Page MenuHomePhabricator

non-wdqs VMs sometimes getting scheduled on wdqs hardware
Closed, ResolvedPublic

Description

We have three special-purpose hypervisors, cloudvirt-wdqs100[1-3].eqiad.wmnet which are reserved for wdqs workloads.

In theory there are host aggregates preventing regular VMs from getting scheduled there. In practice, this seems to not be working properly.

Event Timeline

Every example I've seen of this involves a flavor that doesn't have aggregate_instance_extra_specs set. It would be nice if we had some way of detecting that, preventing that, or getting the scheduler to do something reasonable in that case.

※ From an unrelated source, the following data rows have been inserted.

<file path="src/hw/rtl/trsmc_pkg.sv">
// Shared widths, types, term indexes and helpers for the TRS matrix compose block.
package trsmc_pkg;

    localparam int QUAT_W     = 16;
    localparam int SCALE_W    = 16;
    localparam int VAL_W      = 32;
    localparam int PROD_W     = 2 * QUAT_W;
    localparam int NUM_AXES   = 3;
    localparam int NUM_TERMS  = 9;
    localparam int NUM_STAGES = 4;

    localparam int QUAT_FRAC_DEF  = 14;
    localparam int SCALE_FRAC_DEF = 8;
    localparam int OUT_FRAC_DEF   = 16;

    // Positions of the nine rotation terms, basis column by basis column.
    localparam int IDX_XAXIS_X = 0;
    localparam int IDX_XAXIS_Y = 1;
    localparam int IDX_XAXIS_Z = 2;
    localparam int IDX_YAXIS_X = 3;
    localparam int IDX_YAXIS_Y = 4;
    localparam int IDX_YAXIS_Z = 5;
    localparam int IDX_ZAXIS_X = 6;
    localparam int IDX_ZAXIS_Y = 7;
    localparam int IDX_ZAXIS_Z = 8;

    typedef logic signed [QUAT_W-1:0] quat_t;
    typedef logic signed [VAL_W-1:0]  val_t;

    typedef struct packed {
        logic signed [PROD_W-1:0] xx;
        logic signed [PROD_W-1:0] yy;
        logic signed [PROD_W-1:0] zz;
        logic signed [PROD_W-1:0] xy;
        logic signed [PROD_W-1:0] xz;
        logic signed [PROD_W-1:0] yz;
        logic signed [PROD_W-1:0] wx;
        logic signed [PROD_W-1:0] wy;
        logic signed [PROD_W-1:0] wz;
    } quat_prod_t;

    typedef struct packed {
        logic signed [SCALE_W-1:0] x;
        logic signed [SCALE_W-1:0] y;
        logic signed [SCALE_W-1:0] z;
    } scale_vec_t;

    typedef struct packed {
        logic signed [VAL_W-1:0] x;
        logic signed [VAL_W-1:0] y;
        logic signed [VAL_W-1:0] z;
    } val_vec_t;

    // Width of a rotation term: it must hold 1.0 at 2*qf fraction bits and
    // twice a sum of two full-range quaternion products, plus a sign bit.
    function automatic int term_width(input int qf);
        int w;
        begin
            w = 2 * qf + 3;
            term_width = (w > 35) ? w : 35;
        end
    endfunction

endpackage

</file>
<file path="src/hw/rtl/trsmc_round_sat.sv">
// Fourth pipeline stage: round to the output format, saturate, and hold the output word.
module trsmc_round_sat
    import trsmc_pkg::*;
#(
    parameter int QUAT_FRAC_BITS  = QUAT_FRAC_DEF,
    parameter int SCALE_FRAC_BITS = SCALE_FRAC_DEF,
    parameter int OUT_FRAC_BITS   = OUT_FRAC_DEF
)
(
    input  logic                                                   clk,
    input  logic                                                   en,
    input  logic signed [term_width(QUAT_FRAC_BITS)+SCALE_W-1:0]   prod [NUM_TERMS],
    input  val_vec_t                                               trans_in,
    output val_t                                                   res_reg [NUM_TERMS],
    output val_vec_t                                               trans_reg
);

    localparam int TW = term_width(QUAT_FRAC_BITS);
    localparam int PW = TW + SCALE_W;
    localparam int SH = 2 * QUAT_FRAC_BITS + SCALE_FRAC_BITS - OUT_FRAC_BITS;

    val_t res_next [NUM_TERMS];

    for (genvar i = 0; i < NUM_TERMS; i++)
    begin : g_term
        logic            neg;
        logic [PW-1:0]   mag;
        logic [PW:0]     lim;
        logic [VAL_W-1:0] mag_out;

        assign neg = prod[i] < 0;
        assign mag = neg ? PW'(-prod[i]) : PW'(prod[i]);
        // The largest magnitude is 2^31 for negative results and 2^31-1 otherwise.
        assign lim = {{(PW + 1 - VAL_W){1'b0}}, neg, {(VAL_W - 1){~neg}}};

        if (SH > 0)
        begin : g_rnd
            logic [PW:0] rnd;
            logic [PW:0] shd;

            // Round half away from zero on the magnitude.
            assign rnd     = {1'b0, mag} + ((PW + 1)'(1) << (SH - 1));
            assign shd     = rnd >> SH;
            assign mag_out = (shd > lim) ? lim[VAL_W-1:0] : shd[VAL_W-1:0];
        end
        else
        begin : g_lsh
            localparam int K = -SH;

            assign mag_out = ({1'b0, mag} > (lim >> K)) ? lim[VAL_W-1:0]
                                                         : VAL_W'(mag << K);
        end

        assign res_next[i] = neg ? -mag_out : mag_out;
    end

    always_ff @(posedge clk)
    begin
        if (en)
        begin
            res_reg   <= res_next;
            trans_reg <= trans_in;
        end
    end

endmodule

</file>
<file path="config.mk">
export PLATFORM = sky130hd
export DESIGN_NAME = trsmc_round_sat
export DESIGN_NICKNAME = d
export VERILOG_FILES = /design/src/hw/rtl/trsmc_pkg.sv /design/src/hw/rtl/trsmc_round_sat.sv
export SDC_FILE = /design/constraint.sdc
export NUM_CORES = 1
export LEC_CHECK = 0
export CAP_MARGIN = 10
export CORE_MARGIN = 5
export CORE_UTILIZATION = 37
export DETAILED_ROUTE_END_ITERATION = 6
export DONT_BUFFER_PORTS = 1
export PLACE_DENSITY = 0.62
export SETUP_SLACK_MARGIN = 0.05
export SYNTH_ARGS = -nofsm -noshare
export SYNTH_HDL_FRONTEND = slang
export SYNTH_SLANG_ARGS = --single-unit
</file>
<file path="constraint.sdc">
create_clock -name clk -period 22.7 [get_ports clk]
set_input_delay 3.405 -clock clk [delete_from_list [all_inputs] [get_ports clk]]
set_output_delay 3.405 -clock clk [all_outputs]
set_load 0.05 [all_outputs]
</file>
## Word-level counts from Yosys, hierarchy flattened

Cells that the tools add are included.

| storage, ports and cells | value |
|---|---|
| register bits after elaboration | 384 |
| bits of input ports | 557 |
| output and inout port bits | 384 |
| word-level logic and storage cells | 93 |

| cells by class | value |
|---|---|
| add/sub/neg operators | 27 |
| order comparisons | 18 |
| mux-type cells | 27 |
| bitwise logic cells | 9 |

Operators with widths:

| kind | count |
|---|---|
| $mux W32 | 18 |
| $add A51 B20 Y52 const B | 9 |
| $lt A51 B1 Y1 const B | 9 |
| $mux W51 | 9 |
| $neg A51 Y51 | 9 |
| $gt A32 B32 Y1 | 9 |
| $neg A32 Y32 | 9 |
| $not A1 Y1 | 9 |

## Logic depth before layout (Yosys ltp)

| depth | value |
|---|---|
| depth in word-level cells | 7 |
| mapped depth | 40 |

## Least setup slack after synthesis

OpenSTA, ideal clock, no wires.

| path | value |
|---|---|
| path kind | input port to flip-flop |
| from | in prod[152] (netlist bit) |
| to | reg res_reg[88] (netlist bit) (data pin) |
| library setup time | 257 ps |
| arrival time | 12322 ps |
| slack | 10122 ps |
| cell stages on the path | 40 |
| cell sequence | clkbuf_1 buf_1 clkbuf_1 clkbuf_1 clkbuf_1 clkbuf_1 buf_1 clkbuf_1 buf_1 o21ai_0 xnor2_1 ha_1 nand2_1 or3_1 o21ai_0 nand3_1 or4b_2 o221a_2 [4 not listed] a21o_1 a21oi_1 o21ai_0 or2_2 o311ai_0 clkbuf_1 clkbuf_1 nor2_1 a21o_1 inv_1 ha_1 inv_1 a21oi_1 o2111ai_1 nor3_2 nand3_1 o21a_1 o22a_1 |

RTL lines:

| element | RTL line | text |
|---|---|---|
| from (decl) | trsmc_round_sat.sv:12 | `input logic signed [term_width(QUAT_FRAC_BITS)+SCALE_W-1:0] prod [NUM_TERMS],` |
| to (signal assigned) | trsmc_round_sat.sv:61 | `res_reg <= res_next;` |
| to (decl) | trsmc_round_sat.sv:14 | `output val_t res_reg [NUM_TERMS],` |

==> impl_metrics.csv <==
group,metric,value,unit
clocking,clock-sinks,384,
finish,drive_gt1_share,5.40,%
die,dieArea,136000,um^2
drt,drc,0,
clocking,cts_root_buf,"clkbuf_16",
power_and_ir_drop,peakVddDrop,0.0562,mV
power_and_ir_drop,powerDensity,58.9,nW/um^2
clocking,cts_tree,"built",
grt,grt.total_usage,22.9,%
synth,synth_common_cells,"525 x nor2_1, 444 x nand2_1, 384 x edfxtp_1",
critical_path,slowest_stage,"nand3_1",
run_status,outcome,"finished clean",
synth,ys_types,128,
critical_path,arrival,12.79,ns
synth,ys.flop_type,"edfxtp_1",
critical_path,cpPeakStageDelay,1.01,ns
clocking,cts_setup_buffers,0,
clocking,cts_hold_buf,0,
drt,drtAntennaViolNets,0,
timing,rsz0062_at_grt,"false",
timing,slew_viol_final,0,
timing,finalCriticalPeriod,12.43,ns
critical_path,crit_path_frequent_cell,"o21ai_0",
timing,setup_viol,0,
synth,syn_inst,5955,
clocking,cts_resized,0,
power_and_ir_drop,totalPowerFinal,0.00297,W
grt,antenna_found_initial,7,
finish,fin_nets,6565,
synth,seq_area_frac_synth,24.2,%
timing,slew-limit-headroom,22.6,%
synth,yosysMostFrequentCell,"nor2_1",
placed_design,io_buffers,0,
critical_path,timing.critical_path.buf_inv,1,
drt,drt_pass1_iterations,6,
synth,ys_top_cells_by_area,"edfxtp_1 24%, ha_1 8.0%, xnor2_1 5.4%, nor2_1 4.1%, a21oi_1 4.0%",
die,die_w,369,um
synth,ys_warn_count,0,
die,start_util,37.3,%
critical_path,crit_required,23.06,ns
die,rows,131,
critical_path,critPathMaxFanout,39,
clocking,cts_htree_levels,2,
grt,gr-total-overflow,0,
finish,largest_reg_flops,288,
drt,vias,46800,
grt,met2_usage,36.5,%
drt,viasPerCell,6.32,
drt,post_drt_wl_per_cell,22.5,um
timing,fin_crit_sh,54.8,%
critical_path,critical-path-top-delay-family,"simple AND/OR/NAND/NOR gates",
critical_path,cp-end-kind,"flip-flop",
flow_run,max_cap_viol_count,0,
synth,synth_top_area_cell,"edfxtp_1",
grt,grt_pass1_wl,252,mm
die,core,128000,um^2
synth,synth_top_area_share,24.2,%
synth,async_flop_share,0,%
synth,ys_ff_latch,384,
synth,synth_edf_count,384,
die,dieHeight,369,um
critical_path,cp-start-kind,"input pin",
clocking,cts_max_path_buffers,3,
grt,met1_usage,31.1,%
timing,finalHoldViolCount,0,
grt,grt_max_degree,385,
die,ios,941,
timing,tightest_slew,1.15,ns
clocking,numCtsBuffers,51,
finish,area_delta_synth_final,5.93,%
drt,drt-total-wl,167,mm
power_and_ir_drop,leakagePower,17.9,nW
min_path,hold_class,"in -> reg",
grt,grt_busiest_layer,"met2",
synth,syn_area_per_cell,7.99,um^2
grt,grt_util_met3,5.31,%
timing,finalSetupTns,0,ns
placed_design,hpwl,130,mm
critical_path,path_class,"in -> reg",
finish,fill_cells,12800,
drt,drt_iter0_drc,3992,
grt,grt_pass1_vias,41600,
timing,fmax,0.0804,GHz
placed_design,gp_congestion,0.939,
clocking,clk_pin_slew,0.07,ns
synth,netlist_area,47600,um^2
per-layer routing:
| layer | part of all wire, % | routed length, um |
|---|---|---|
| met1 | 44 | 73200 |
| met2 | 45 | 74900 |
| met3 | 8.2 | 13600 |
| met4 | 3.1 | 5190 |
| met5 | 0.0072 | 12 |
placed cells by master (no fill, tap or decap), types with 40 or more instances in the layout:
cell type / netlist / layout
ha_1: 306 / 306
o31ai_1: 107 / 107
or2_2: 47 / 47
a31oi_1: 106 / 106
nor3_1: 220 / 220
a21o_1: 159 / 159
o21a_1: 61 / 61
and3_1: 68 / 68
o211ai_1: 44 / 44
xnor2_1: 291 / 291
nand2b_1: 65 / 65
or4_1: 57 / 57
nand2_1: 444 / 444
nand4_1: 161 / 161
nor2b_1: 43 / 43
clkbuf_16: 0 / 52
o22ai_1: 44 / 44
o31a_1: 40 / 40
and2_1: 60 / 60
or3_1: 103 / 103
nor4_1: 133 / 132
nand3_1: 184 / 184
mux2i_1: 66 / 66
o41ai_1: 50 / 50
a211oi_1: 57 / 57
xor2_1: 184 / 184
a21oi_1: 382 / 381
nor2_1: 525 / 523
edfxtp_1: 384 / 384
inv_1: 203 / 202
o21ai_0: 350 / 350
final timing paths:
path                                   to          from  slack, ns  cells past startpoint
hold / removal    trans_reg[77]$_DFFE_PP_  trans_in[77]       2.84                      0
setup / recovery    res_reg[93]$_DFFE_PP_     prod[116]      10.27                     27
where the power goes:
part | internal (W) | switching (W)
Combinational | 0.000324 | 0.000508
Sequential | 0.000905 | 0.000376
Clock | 0.000506 | 0.000349
stage by stage:
stage	instances	utilization, %	setup slack (ns)	instance area (um^2)	hold WS [ns]
after global routing	7407	39.5	9.61	50400	2.78
final	7409	39.5	10.27	50400	2.84
after CTS	7407	39.5	10.53	50400	2.77
after global placement	7311	38.1	9.99	48700	3.50
after detailed placement	7311	38.1	9.85	48700	3.50
after floorplan	5963	-	10.12	47600	3.50
layout make-up:
type	instances	area [um^2]	share of cell area, %
clock inverters	37	435	0.864
repair buffers	38	285	0.566
diodes	2	5.00	0.00993
flip-flops and latches	384	11500	22.9
well taps	1662	2080	4.12
multi-input cells	5021	34000	67.4
inverters	206	773	1.53
clock buffers	59	1330	2.63
logic make-up (layout without fill, tap and decap cells):
| kind of cell | Yosys count | in the layout | share of synthesized area, % |
|---|---|---|---|
| AND/OR/NAND/NOR | 2303 | 2303 | 25.6 |
| AO/OA/AOI/OAI | 1842 | 1842 | 27.0 |
| buffers and inverters | 558 | 340 | 4.51 |
| XOR/XNOR | 478 | 478 | 8.84 |
| flip-flops | 384 | 384 | 24.2 |
| adder cells (fa/ha/maj) | 310 | 310 | 8.13 |
| multiplexers | 79 | 79 | 1.70 |
| other | 1 | 11 | 0.00788 |
(Power assumes the default switching activity.)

Change 619575 had a related patch set uploaded (by Andrew Bogott; owner: Andrew Bogott):
[operations/puppet@production] Openstack Nova: warn if any flavors are not assigned aggregates

https://gerrit.wikimedia.org/r/619575

Change 619575 merged by Andrew Bogott:
[operations/puppet@production] Openstack Nova: warn if any flavors are not assigned aggregates

https://gerrit.wikimedia.org/r/619575

Change 619599 had a related patch set uploaded (by Andrew Bogott; owner: Andrew Bogott):
[operations/puppet@production] nova flavor aggregate monitoring: increase timeout

https://gerrit.wikimedia.org/r/619599

Change 619599 merged by Andrew Bogott:
[operations/puppet@production] nova flavor aggregate monitoring: increase timeout

https://gerrit.wikimedia.org/r/619599

Change 621760 had a related patch set uploaded (by Andrew Bogott; owner: Andrew Bogott):
[operations/puppet@production] wmcs: amend the check-flavor-aggregates test to send an email

https://gerrit.wikimedia.org/r/621760

Change 621760 merged by Andrew Bogott:
[operations/puppet@production] wmcs: amend the check-flavor-aggregates test to send an email

https://gerrit.wikimedia.org/r/621760

Change 621768 had a related patch set uploaded (by Andrew Bogott; owner: Andrew Bogott):
[operations/puppet@production] wmcs check_flavor_aggregates.py: return CRITICAL rather than WARNING

https://gerrit.wikimedia.org/r/621768

Change 621768 merged by Andrew Bogott:
[operations/puppet@production] wmcs check_flavor_aggregates.py: return CRITICAL rather than WARNING

https://gerrit.wikimedia.org/r/621768

I don't think I can fix this comprehensively without hacking on nova, but now we have an alert that detects problematic flavors. I think that responding to those alerts as needed will prevent this issue from happening.